On Friday we had a speaker session in the morning and then had a long afternoon of “free” time. I always love this time because it’s just so beautiful there and really how often do I get “free” time? Not very often. They did have activities that you could participate in, there’s a zip line and a ropes course available at Mt. Hermon and there were also other workshops you could participate in. I decided to join a couple of friend and do the “Hula” workshop. This was put on by our church’s Hanalani Ministry; this is an amazing group of women that uses choreographed Hula dances as expressions of worship. They are truly awesome and their dances move me every time. It’s like seeing a glimpse of heaven. So I was excited to try to learn some of the dance they had performed earlier in the day and it was really fun. Sorry I don’t have pictures to share, I’m sure they would have been good for a laugh.
After the workshop I decided I needed some “quiet” time so I went back to my room and read a bit, I was really tired too so I took A NAP. It was amazing to just be able to close my eyes and rest without out any little bodies coming to interrupt me. When I woke up, I still had some time before dinner so I went to one of my favorite spots. The Be Still Chapel. I love this little chapel, it’s so simple and yet so beautiful at the same time. I went in knowing that I needed some time to be “still” and listen from God.
So not only was I in a “quiet place” at the Be Still Chapel in the middle of nature at Mt. Hermon but I also needed to look and find my inner “quiet place”. We all have them, they’re the places we often ignore because we’re too busy or distracted or just don’t want to get to them. They’re the places where we stash old dreams and goals, the places where we put certain people or relationships we’re just not ready to “deal with” yet. Sometimes they’re the places we put God in, knowing He’s there but we’re just not ready to talk to Him yet.
|The “Be Still” Chapel|
Last year I went there. I went into my quiet place and I met Him there. I felt lost. Things were not working out the way I had hoped they would. There was confusion, hurt and disappointment. And so I let go, I surrendered. I gave up and let Him takeover and I vowed to do whatever He asked of me because I trusted Him and I didn’t really trust myself. That began the year of saying “yes”. And it’s been pretty amazing so far.
This year was a little different. Again, I met Him. But this year I had peace. I asked if there was more I should be doing? But I felt His loving confirmation, that He was pleased with me. That He was pleased with my obedience and that I should just continue to do what I’ve been doing but to take things slow, this would be a “building” year and He didn’t want me to get burned out. I had to really sit with this a while. I’m not a very patient person, I want things to happen like NOW and I also can over commit because I just want to do everything. (Yes, again weaknesses!) But I also know He works for my good, so I trust Him and am going to listen.

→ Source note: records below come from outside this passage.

[src/rtl/eer_rl_pkg.sv]
// Shared types and constants for the EER-RL node datapath: packet layout,
// scheduler FSM encoding and a saturating counter helper.
package eer_rl_pkg;

  localparam int WORD_WIDTH = 16;
  localparam int ADDR_WIDTH = 11;

  typedef enum logic [2:0] {
    ST_IDLE,
    ST_LOAD,
    ST_START,
    ST_WAIT,
    ST_ABORT
  } sched_state_e;

  typedef struct packed {
    logic [WORD_WIDTH-1:0] src;
    logic [WORD_WIDTH-1:0] energy;
    logic [WORD_WIDTH-1:0] qvalue;
    logic [WORD_WIDTH-1:0] cluster;
  } nbr_pkt_t;

  function automatic logic [15:0] sat_inc16(input logic [15:0] v);
    return (v == 16'hFFFF) ? v : v + 16'd1;
  endfunction

endpackage

[src/rtl/pkt_fifo.sv]
// Small synchronous FIFO for neighbour packets; registered occupancy count,
// combinational read of the head entry.
module pkt_fifo #(
  parameter  int DEPTH = 4,
  parameter  int WIDTH = 64,
  localparam int PTR_W = $clog2(DEPTH),
  localparam int CNT_W = PTR_W + 1
) (
  input  logic             clock,
  input  logic             nrst,
  input  logic             push,
  input  logic             pop,
  input  logic [WIDTH-1:0] din,
  output logic [WIDTH-1:0] dout,
  output logic [CNT_W-1:0] count,
  output logic             full,
  output logic             empty
);

  logic [WIDTH-1:0] mem_q [DEPTH];
  logic [WIDTH-1:0] mem_d [DEPTH];
  logic [PTR_W-1:0] wr_ptr_q, wr_ptr_d;
  logic [PTR_W-1:0] rd_ptr_q, rd_ptr_d;
  logic [CNT_W-1:0] count_q, count_d;
  logic             push_ok;
  logic             pop_ok;

  assign full    = (count_q == CNT_W'(DEPTH));
  assign empty   = (count_q == '0);
  assign count   = count_q;
  assign dout    = mem_q[rd_ptr_q];
  assign push_ok = push && !full;
  assign pop_ok  = pop && !empty;

  // NOTE: every always_comb output gets a default first so no latch is inferred.
  always_comb begin
    mem_d    = mem_q;
    wr_ptr_d = wr_ptr_q;
    rd_ptr_d = rd_ptr_q;
    count_d  = count_q;
    if (push_ok) begin
      mem_d[wr_ptr_q] = din;
      wr_ptr_d        = wr_ptr_q + PTR_W'(1);
    end
    if (pop_ok) begin
      rd_ptr_d = rd_ptr_q + PTR_W'(1);
    end
    case ({push_ok, pop_ok})
      2'b10:   count_d = count_q + CNT_W'(1);
      2'b01:   count_d = count_q - CNT_W'(1);
      default: count_d = count_q;
    endcase
  end

  // NOTE: storage is deliberately left out of reset; only pointers and count
  // define validity, so clearing the array would cost flops for nothing.
  always_ff @(posedge clock) begin
    if (!nrst) begin
      wr_ptr_q <= '0;
      rd_ptr_q <= '0;
      count_q  <= '0;
    end else begin
      wr_ptr_q <= wr_ptr_d;
      rd_ptr_q <= rd_ptr_d;
      count_q  <= count_d;
    end
    mem_q <= mem_d;
  end

endmodule
### src/rtl/osc_clkdiv_multi_if.sv
// Divisor programming bus for osc_clkdiv_multi.
// Carries a one-cycle write strobe with channel and value, and returns a one-cycle acknowledge.
interface osc_clkdiv_multi_if #(
  parameter int CH_W  = 2,
  parameter int DIV_W = 16
);

  logic             div_wr;
  logic [CH_W-1:0]  div_ch;
  logic [DIV_W-1:0] div_val;
  logic             div_ack;

  modport master (
    output div_wr,
    output div_ch,
    output div_val,
    input  div_ack
  );

  modport slave (
    input  div_wr,
    input  div_ch,
    input  div_val,
    output div_ack
  );

endinterface

### src/rtl/osc_clkdiv_multi.sv
// Multi-channel programmable divider on the oscillator clock.
// Each channel emits a one-cycle enable every D cycles plus a square wave; divisor changes land only on period boundaries.
module osc_clkdiv_multi #(
  parameter int NUM_CH         = 4,
  parameter int DIV_W          = 16,
  parameter int DEF_DIV        = 40,
  parameter int STARTUP_CYCLES = 1024
) (
  input  logic               clk,
  input  logic               reset,
  osc_clkdiv_multi_if.slave  bus,
  output logic               ready,
  output logic [NUM_CH-1:0]  ce,
  output logic [NUM_CH-1:0]  sq
);

  localparam int CH_W  = (NUM_CH > 1) ? $clog2(NUM_CH) : 1;
  localparam int CNT_W = (STARTUP_CYCLES > 1) ? $clog2(STARTUP_CYCLES) : 1;

  typedef enum logic {
    ST_SETTLE,
    ST_RUN
  } state_t;

  state_t            state_q, state_d;
  logic [CNT_W-1:0]  cnt_q, cnt_d;
  logic              ack_q;

  logic [DIV_W-1:0]  curDiv_q   [NUM_CH];
  logic [DIV_W-1:0]  curDiv_d   [NUM_CH];
  logic [DIV_W-1:0]  pendDiv_q  [NUM_CH];
  logic [DIV_W-1:0]  pendDiv_d  [NUM_CH];
  logic [DIV_W-1:0]  phase_q    [NUM_CH];
  logic [DIV_W-1:0]  phase_d    [NUM_CH];
  logic [NUM_CH-1:0] pendValid_q, pendValid_d;
  logic [NUM_CH-1:0] started_q, started_d;
  logic [NUM_CH-1:0] ce_q, ce_d;
  logic [NUM_CH-1:0] sq_q, sq_d;

  logic              running;
  logic [DIV_W-1:0]  deff;
  logic [DIV_W-1:0]  newDeff;
  logic [DIV_W-1:0]  phaseNext;

  // A programmed divisor of zero behaves as divide-by-one.
  function automatic logic [DIV_W-1:0] effDiv(input logic [DIV_W-1:0] d);
    return (d == '0) ? DIV_W'(1) : d;
  endfunction

  assign running     = (state_q == ST_RUN);
  assign ready       = running;
  assign ce          = ce_q;
  assign sq          = sq_q;
  assign bus.div_ack = ack_q;

  always_comb begin
    state_d = state_q;
    cnt_d   = cnt_q;
    case (state_q)
      ST_SETTLE: begin
        cnt_d = cnt_q + CNT_W'(1);
        if (cnt_q == CNT_W'(STARTUP_CYCLES - 1)) begin
          state_d = ST_RUN;
        end
      end
      default: begin
        state_d = ST_RUN;
      end
    endcase
  end

  // Per-channel phase tracking; a pending divisor is only adopted at the wrap so no period is ever cut short.
  always_comb begin
    pendValid_d = pendValid_q;
    started_d   = started_q;
    ce_d        = '0;
    sq_d        = '0;
    deff        = '0;
    newDeff     = '0;
    phaseNext   = '0;
    for (int i = 0; i < NUM_CH; i++) begin
      curDiv_d[i]  = curDiv_q[i];
      pendDiv_d[i] = pendDiv_q[i];
      phase_d[i]   = phase_q[i];
      deff         = effDiv(curDiv_q[i]);
      newDeff      = deff;
      phaseNext    = phase_q[i] + DIV_W'(1);

      if (!running) begin
        curDiv_d[i]    = pendDiv_q[i];
        pendValid_d[i] = 1'b0;
        phase_d[i]     = '0;
        started_d[i]   = 1'b0;
      end else if (phase_q[i] == deff - DIV_W'(1)) begin
        if (pendValid_q[i]) begin
          curDiv_d[i]    = pendDiv_q[i];
          pendValid_d[i] = 1'b0;
          newDeff        = effDiv(pendDiv_q[i]);
        end
        phase_d[i]   = '0;
        started_d[i] = 1'b1;
        ce_d[i]      = 1'b1;
        sq_d[i]      = ((newDeff >> 1) != '0);
      end else begin
        phase_d[i] = phaseNext;
        sq_d[i]    = started_q[i] && (phaseNext < (deff >> 1));
      end

      // A write landing on the wrap cycle stays pending for the following wrap.
      if (bus.div_wr && (bus.div_ch == CH_W'(i))) begin
        pendDiv_d[i]   = bus.div_val;
        pendValid_d[i] = 1'b1;
      end
    end
  end

  always_ff @(posedge clk or posedge reset) begin
    if (reset) begin
      state_q     <= ST_SETTLE;
      cnt_q       <= '0;
      ack_q       <= 1'b0;
      pendValid_q <= '0;
      started_q   <= '0;
      ce_q        <= '0;
      sq_q        <= '0;
      for (int i = 0; i < NUM_CH; i++) begin
        curDiv_q[i]  <= DIV_W'(DEF_DIV);
        pendDiv_q[i] <= DIV_W'(DEF_DIV);
        phase_q[i]   <= '0;
      end
    end else begin
      state_q     <= state_d;
      cnt_q       <= cnt_d;
      ack_q       <= bus.div_wr;
      pendValid_q <= pendValid_d;
      started_q   <= started_d;
      ce_q        <= ce_d;
      sq_q        <= sq_d;
      for (int i = 0; i < NUM_CH; i++) begin
        curDiv_q[i]  <= curDiv_d[i];
        pendDiv_q[i] <= pendDiv_d[i];
        phase_q[i]   <= phase_d[i];
      end
    end
  end

endmodule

After my time at the chapel I went into the bookstore for a bit, you know me and books. . .as if I really need any more and yet I couldn’t resist. I ended up running into an amazing sweet friend who has also recently started a blog. And we had some great conversations. I’m so truly blessed by the people that have come into my life. Am constantly in awe of the things we can learn from one another and the unexpected blessings that come from community.
Overall, it was a great weekend. I laughed, I cried, I sang, I danced, I talked and I listened. I found the “quiet places” and He met me there.
Are you in need of a “quiet place”? He can meet you there too. . .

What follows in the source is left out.